In both video’s they rallied around the critical need to respond, they believed in the need, the message and who delivered it.
- How did the leader drive innovation?
He was calm in each scenario, listened with intention to the feedback and led with conviction.
• How do you engage a team in innovating when they have anxiety around change?
The program I currently direct employ’s field staff who have worked through their own adversities that in some cases lend to apprehension around change. Without realizing it until this reading Creative People Must be Stopped: Why Everyone Wants Innovation but No one Wants to Change, our program is following the six basic perspectives of innovation.
1. Individual, the program provides supervision; clinical, individual and group in supporting and cultivating a culture of inclusive ideas and input as we have built and expanded program services.
2. Group, the program has expanded twice and each time we have had focus groups (forms, new services, development/implementation, new engagement tactics) including staff on all levels. We have created a culture of idea sharing from all program staff and taken that insight to critically think through application within the build and expansions.

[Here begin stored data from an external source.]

Background: an optimization exercise with open tools, aiming at small area and a short achievable clock period. Do not read the settings as production practice. Only simulation tests tie the RTL to the original design; equivalence was not proved. The flow treats the clock pin as an ideal source, which a real chip does not have.

// trk_lane_rx
module trk_lane_rx (
    input  wire        clk,
    input  wire        rst,           
    input  wire        blk_valid,
    input  wire [1:0]  blk_sh,        
    input  wire [63:0] blk_pl,        
    input  wire [2:0]  cfg_lane,
    input  wire [1:0]  cfg_step,
    output reg         locked,
    output reg         dat_valid,
    output wire [7:0]  dat_idx,
    output wire [63:0] dat_pl,
    output reg         hdr_valid,
    output reg         hdr_ok,
    output reg  [47:0] hdr_fcnt,
    output reg  [15:0] hdr_claim,
    output reg  [3:0]  hdr_ql,
    output reg  [1:0]  hdr_step,
    output reg  [2:0]  hdr_state,
    output reg  [7:0]  hdr_msg,
    output reg         crc_valid,
    output reg         crc_ok
);
    reg  [57:0]  hist;
    wire [121:0] sbits = {blk_pl, hist};
    reg  [63:0]  desc;
    integer k;
    always @* for (k = 0; k < 64; k = k + 1) desc[k] = sbits[58 + k] ^ sbits[19 + k] ^ sbits[k];
    reg        lk;          
    reg        prev_hdr;    
    reg        bad_prev;    
    reg        have_prev;   
    reg  [7:0] cnt;         
    reg  [1:0] win;         
    reg  [4:0] err;         
    reg [63:0] dreg;        
    reg        t1_b0;       
    reg        t1_b1;       
    reg        t1_sh;       
    reg        t1_ls;       
    reg        t1_se;       
    reg        ok0;         
    reg [7:0]  z8;          
    reg [15:0] c16;         
    assign dat_pl  = dreg;
    assign dat_idx = cnt;
    wire [63:0] v8 = dreg;
    wire [7:0]  f8;
    wire q_64 = v8[20] ^ v8[28];
    wire q_65 = v8[5] ^ v8[21];
    wire q_66 = v8[33] ^ v8[42];
    wire q_67 = v8[11] ^ q_64;
    wire q_68 = v8[39] ^ v8[54];
    wire q_69 = v8[14] ^ q_66;
    wire q_70 = v8[63] ^ q_65;
    wire q_71 = v8[35] ^ v8[57];
    wire q_72 = v8[19] ^ v8[41];
    wire q_73 = v8[12] ^ v8[17];
    wire q_74 = v8[2] ^ v8[29];
    wire q_75 = v8[36] ^ v8[58];
    wire q_76 = v8[15] ^ v8[53];
  ...
Size: about 230 I/O pins, about 13,000 um^2 of cells after synthesis.
==> flow/config.mk <==
export PLATFORM = sky130hd
export DESIGN_NAME = trk_lane_rx
export DESIGN_NICKNAME = trk_lane_rx
export VERILOG_FILES = /design/flow/design.v
export SDC_FILE = /design/flow/constraint.sdc
export NUM_CORES = 4
export LEC_CHECK = 0
export CAP_MARGIN = 20
export CORE_MARGIN = 2
export CORE_UTILIZATION = 40
export SLEW_MARGIN = 20
==> flow/constraint.sdc <==
create_clock -name core_clock -period 13.5 [get_ports {clk}]
set_input_delay 2.7000 -clock core_clock [delete_from_list [all_inputs] [get_ports {clk}]]
set_output_delay 2.7000 -clock core_clock [all_outputs]
set_load 0.01 [all_outputs]
standard.sh (not shown) runs the stock make flow with config.mk's settings and CLKGATE_MAP_FILE= SYNTH_SCRIPT=/design/flow/synth_recipe.tcl, a recipe that flattens the netlist after the stock synthesis.
==> flow/flow/run.sh <==
#!/bin/bash
# Layout: the standard ORFS flow (standard.sh) with extra make settings from flow/params.sh:
# a smaller port-buffer cell, timing repair aimed at a tighter setup margin, smaller clock-tree
# clusters, and a two-level clock tree (flow/cts_post.tcl).
set -euo pipefail
source flow/params.sh
bash standard.sh "${ARGS[@]}" "POST_CTS_TCL=$PWD/flow/cts_post.tcl" finish > standard_flow.log 2>&1
==> flow/flow/cts_post.tcl <==
# After CTS: take out the H-tree's branch level and drive the leaf clock
# buffers from two root buffers on the clock port, each placed at the middle
# of its half of the leaves. Every flip-flop stays two like buffers from the
# clock port.
set block [ord::get_db_block]
set root [$block findInst clkbuf_0_clk]
if {$root != "NULL"} {
  set rootnet [[$root findITerm X] getNet]
  set clknet [[$root findITerm A] getNet]
  foreach inst [$block getInsts] {
    if {![string match "clkbuf_1_*" [$inst getName]]} { continue }
    if {[[$inst findITerm A] getNet] != $rootnet} { continue }
    set onet [[$inst findITerm X] getNet]
    foreach it [$onet getITerms] {
      if {[$it getInst] == $inst} { continue }
      $it disconnect
      $it connect $rootnet
    }
    puts "cts_post: removed [$inst getName]"
    odb::dbInst_destroy $inst
    odb::dbNet_destroy $onet
  }
  set leaves {}
  foreach it [$rootnet getITerms] { if {[$it getInst] != $root} { lappend leaves $it } }
  proc cmp_x {a b} { return [expr {[lindex [[$a getInst] getLocation] 0] - [lindex [[$b getInst] getLocation] 0]}] }
  set sorted [lsort -command cmp_x $leaves]
  set half [expr {[llength $sorted] / 2}]
  set root2 [odb::dbInst_create $block [$root getMaster] clkbuf_0b_clk]
  set net2 [odb::dbNet_create $block clknet_0b_clk]
  $net2 setSigType CLOCK
  [$root2 findITerm A] connect $clknet
  [$root2 findITerm X] connect $net2
  foreach it [lrange $sorted $half end] { $it disconnect; $it connect $net2 }
  foreach r [list $root $root2] n [list $rootnet $net2] {
    set sx 0; set sy 0; set k 0
    foreach it [$n getITerms] {
      if {[$it getInst] == $r} { continue }
      set l [[$it getInst] getLocation]
      incr sx [lindex $l 0]; incr sy [lindex $l 1]; incr k
    }
    $r setLocation [expr {$sx / $k}] [expr {$sy / $k}]
    $r setPlacementStatus PLACED
    puts "cts_post: [$r getName] drives $k leaves"
  }
  detailed_placement
  check_placement -verbose
  estimate_parasitics -placement
  report_clock_latency
}
==> flow/flow/params.sh <==
ARGS=("BUFFER_PORTS_ARGS=-buffer_cell sky130_fd_sc_hd__buf_1" SETUP_SLACK_MARGIN=9.7 TNS_END_PERCENT=0 CTS_CLUSTER_SIZE=25 CTS_CLUSTER_DIAMETER=100)
The first run went through all stages and came out clean.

3. Organization, Granite Pathways is smaller company that affirms idea sharing and a sense of support for each program as changes arise.

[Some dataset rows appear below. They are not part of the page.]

This design comes from an exercise in tuning for small area, a short achievable clock period and few clock cycles per item on the open sky130 flow, not from production work. In this exercise RTL edits were held to simulation tests only and were not proved equivalent to the original.

==> inputs of build 26 <==
==> flow/design.v <==
module sha256_core (
    input  wire         clk,
    input  wire         rst,         
    input  wire         start,
    input  wire         init,
    input  wire [511:0] block,       
    output wire         ready,
    output reg          done,
    output wire [255:0] digest       
);
    localparam [255:0] IV = {32'h6a09e667, 32'hbb67ae85, 32'h3c6ef372, 32'ha54ff53a,
                             32'h510e527f, 32'h9b05688c, 32'h1f83d9ab, 32'h5be0cd19};
    reg [31:0] h0, h1, h2, h3, h4, h5, h6, h7;
    reg [31:0] a, b, c, d, e, f, g, h;
    reg [31:0] w [0:15];             
    reg [6:0]  t;                    
    reg        busy;
    reg        rdy;                  
    reg        use_iv;               
    reg        blk_iv;               
    assign ready  = rdy;
    assign digest = {h0, h1, h2, h3, h4, h5, h6, h7};
    wire [6:0] t_next = busy ? t + 7'd1 : 7'd0;
    reg [31:0] kr;
    always @(*) begin
        case (t[5:0])
            6'd0:  kr = 32'h428a2f98; 6'd1:  kr = 32'h71374491; 6'd2:  kr = 32'hb5c0fbcf; 6'd3:  kr = 32'he9b5dba5;
            6'd4:  kr = 32'h3956c25b; 6'd5:  kr = 32'h59f111f1; 6'd6:  kr = 32'h923f82a4; 6'd7:  kr = 32'hab1c5ed5;
            6'd8:  kr = 32'hd807aa98; 6'd9:  kr = 32'h12835b01; 6'd10: kr = 32'h243185be; 6'd11: kr = 32'h550c7dc3;
            6'd12: kr = 32'h72be5d74; 6'd13: kr = 32'h80deb1fe; 6'd14: kr = 32'h9bdc06a7; 6'd15: kr = 32'hc19bf174;
            6'd16: kr = 32'he49b69c1; 6'd17: kr = 32'hefbe4786; 6'd18: kr = 32'h0fc19dc6; 6'd19: kr = 32'h240ca1cc;
            6'd20: kr = 32'h2de92c6f; 6'd21: kr = 32'h4a7484aa; 6'd22: kr = 32'h5cb0a9dc; 6'd23: kr = 32'h76f988da;
            6'd24: kr = 32'h983e5152; 6'd25: kr = 32'ha831c66d; 6'd26: kr = 32'hb00327c8; 6'd27: kr = 32'hbf597fc7;
            6'd28: kr = 32'hc6e00bf3; 6'd29: kr = 32'hd5a79147; 6'd30: kr = 32'h06ca6351; 6'd31: kr = 32'h14292967;
            6'd32: kr = 32'h27b70a85; 6'd33: kr = 32'h2e1b2138; 6'd34: kr = 32'h4d2c6dfc; 6'd35: kr = 32'h53380d13;
            6'd36: kr = 32'h650a7354; 6'd37: kr = 32'h766a0abb; 6'd38: kr = 32'h81c2c92e; 6'd39: kr = 32'h92722c85;
            6'd40: kr = 32'ha2bfe8a1; 6'd41: kr = 32'ha81a664b; 6'd42: kr = 32'hc24b8b70; 6'd43: kr = 32'hc76c51a3;
            6'd44: kr = 32'hd192e819; 6'd45: kr = 32'hd6990624; 6'd46: kr = 32'hf40e3585; 6'd47: kr = 32'h106aa070;
            6'd48: kr = 32'h19a4c116; 6'd49: kr = 32'h1e376c08; 6'd50: kr = 32'h2748774c; 6'd51: kr = 32'h34b0bcb5;
            6'd52: kr = 32'h391c0cb3; 6'd53: kr = 32'h4ed8aa4a; 6'd54: kr = 32'h5b9cca4f; 6'd55: kr = 32'h682e6ff3;
            6'd56: kr = 32'h748f82ee; 6'd57: kr = 32'h78a5636f; 6'd58: kr = 32'h84c87814; 6'd59: kr = 32'h8cc70208;
            6'd60: kr = 32'h90befffa; 6'd61: kr = 32'ha4506ceb; 6'd62: kr = 32'hbef9a3f7; default: kr = 32'hc67178f2;
        endcase
    end
    function [63:0] csa(input [31:0] x, input [31:0] y, input [31:0] z);
        begin
            csa[63:32] = x ^ y ^ z;
            csa[31:0]  = {((x & y) | (x & z) | (y & z)), 1'b0} ;
        end
    endfunction
    wire [31:0] S1 = {e[5:0], e[31:6]} ^ {e[10:0], e[31:11]} ^ {e[24:0], e[31:25]};
    wire [31:0] CH = (e & f) ^ (~e & g);
    wire [31:0] S0 = {a[1:0], a[31:2]} ^ {a[12:0], a[31:13]} ^ {a[21:0], a[31:22]};
    wire [31:0] MJ = (a & b) ^ (a & c) ^ (b & c);
    wire [63:0] x   = csa(h, kr, w[0]);
    wire [63:0] a1  = csa(S1, CH, S0);
    wire [63:0] a2  = csa(x[63:32], x[31:0], MJ);
    wire [63:0] a3  = csa(a1[63:32], a1[31:0], a2[63:32]);
    wire [63:0] a4  = csa(a3[63:32], a3[31:0], a2[31:0]);
    wire [31:0] a_new = a4[63:32] + a4[31:0];
    wire [63:0] e1  = csa(S1, CH, d);
    wire [63:0] e2  = csa(e1[63:32], e1[31:0], x[63:32]);
    wire [63:0] e3  = csa(e2[63:32], e2[31:0], x[31:0]);
    wire [31:0] e_new = e3[63:32] + e3[31:0];
    wire [31:0] ws0  = {w[1][6:0], w[1][31:7]} ^ {w[1][17:0], w[1][31:18]} ^ (w[1] >> 3);
    wire [31:0] ws1  = {w[14][16:0], w[14][31:17]} ^ {w[14][18:0], w[14][31:19]} ^ (w[14] >> 10);
    wire [63:0] s1c  = csa(w[0], w[9], ws0);
    wire [63:0] s2c  = csa(s1c[63:32], s1c[31:0], ws1);
    wire [31:0] wnew = s2c[63:32] + s2c[31:0];
    reg [31:0] iva, ive;
    always @(*) begin
        case (t[1:0])
            2'd1:    begin iva = IV[159:128]; ive = IV[31:0];   end
            2'd2:    begin iva = IV[191:160]; ive = IV[63:32];  end
            2'd3:    begin iva = IV[223:192]; ive = IV[95:64];  end
            default: begin iva = IV[255:224]; ive = IV[127:96]; end
        endcase
    end
    wire [31:0] fa_sum = (blk_iv ? iva : h3) + a;
    wire [31:0] fe_sum = (blk_iv ? ive : h7) + e;
    wire ivsel = init | use_iv;
    wire rot   = busy & (t >= 7'd61);
    always @(posedge clk) begin
        if (rst) begin
            busy   <= 1'b0;
            rdy    <= 1'b1;
            done   <= 1'b0;
            use_iv <= 1'b1;
        end else begin
            done <= 1'b0;
            if (!busy) begin
                if (start) begin
                    busy   <= 1'b1;
                    rdy    <= 1'b0;
                    use_iv <= 1'b0;
                end
            end else begin
                if (t == 7'd64) begin
                    busy <= 1'b0;
                    rdy  <= 1'b1;
                    done <= 1'b1;
                end
            end
        end
    end
    integer i;
    always @(posedge clk) begin
        t  <= t_next;
        if (!busy) begin
            a <= ivsel ? IV[255:224] : h0;
            b <= ivsel ? IV[223:192] : h1;
            c <= ivsel ? IV[191:160] : h2;
            d <= ivsel ? IV[159:128] : h3;
            e <= ivsel ? IV[127:96]  : h4;
            f <= ivsel ? IV[95:64]   : h5;
            g <= ivsel ? IV[63:32]   : h6;
            h <= ivsel ? IV[31:0]    : h7;
            for (i = 0; i < 16; i = i + 1)
                w[i] <= block[511 - 32*i -: 32];
        end else begin
            a <= a_new;
            b <= a;
            c <= b;
            d <= c;
            e <= e_new;
            f <= e;
            g <= f;
            h <= g;
            for (i = 0; i < 15; i = i + 1)
                w[i] <= w[i + 1];
            w[15] <= wnew;
        end
    end
    always @(posedge clk) begin
        if (!busy)
            blk_iv <= ivsel;
        if (rot) begin
            h0 <= fa_sum; h1 <= h0; h2 <= h1; h3 <= h2;
            h4 <= fe_sum; h5 <= h4; h6 <= h5; h7 <= h6;
        end
    end
endmodule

4. Industry, program staff are working from their own experiences in supporting families involved with child protection services. Peer support is a newer concept within child protection, the program is voluntary, trust based and not systems mandated. Families are engaging in the services and in turn promoting the need for this type of workforce in social services.
5. Society, all staff members are given the tools and scripts to promote and speak to the program components. All staff are encouraged to be in the community talking about not only what the program offers, but how peer support impacts families. This has empowered the field and lent to the positive public personification of the program.
6. Technology, this perspective is more recent for the program and prior to 2021 technology was a constraint on program. The program has adapted Fedcap Cares as its electronic record management system and have begun implementation for case management and reporting. Again, using work groups to work with FCC development and then groups to test the software has helped to decrease the anxiety and apprehension with technology and seen by staff as an added benefit to their work.
Including staff at all levels of development and growth has not totally removed the anxiety around change, however it has mitigated some of the foreseen risks such as turnover and performance issues. This reading was fascinating and something I will continue to apply and bring to the teams of Granite Pathways.
• What is the relationship between innovation and steady state? Should innovation be embedded in steady state?
In reading and researching “steady state” my understanding is a system or process that does not change broadly over time, it maintains a state of relative balance. I interpret this as setting a foundation on which process is built and operated. I see innovation, the process of introducing new ideas, as the evolution within steady state and one needs the other for stability and growth.
D.
- Where did you see innovation?
In the first video, Failure is not an Option, innovation is letting John speak, listening to his idea and letting him run with it on a moments review. Then to seek input from those who are on the ground level building the material to innovate power extraction.
In the second video, Square Peg in a Round Square, the team quickly gathers supplies found on the spaceship to build a filter that would otherwise not fit.
- What innovations intrigued you the most?
The first video, how many times do we not listen to those around us, especially in crisis. We do not take the time to listen and, in those moments, lose insight that could lend to innovation.
- What was the team’s response to the need to innovate?
In both video’s they rallied around the critical need to respond, they believed in the need, the message and who delivered it.
- How did the leader drive innovation?
He was calm in each scenario, listened with intention to the feedback and led with conviction.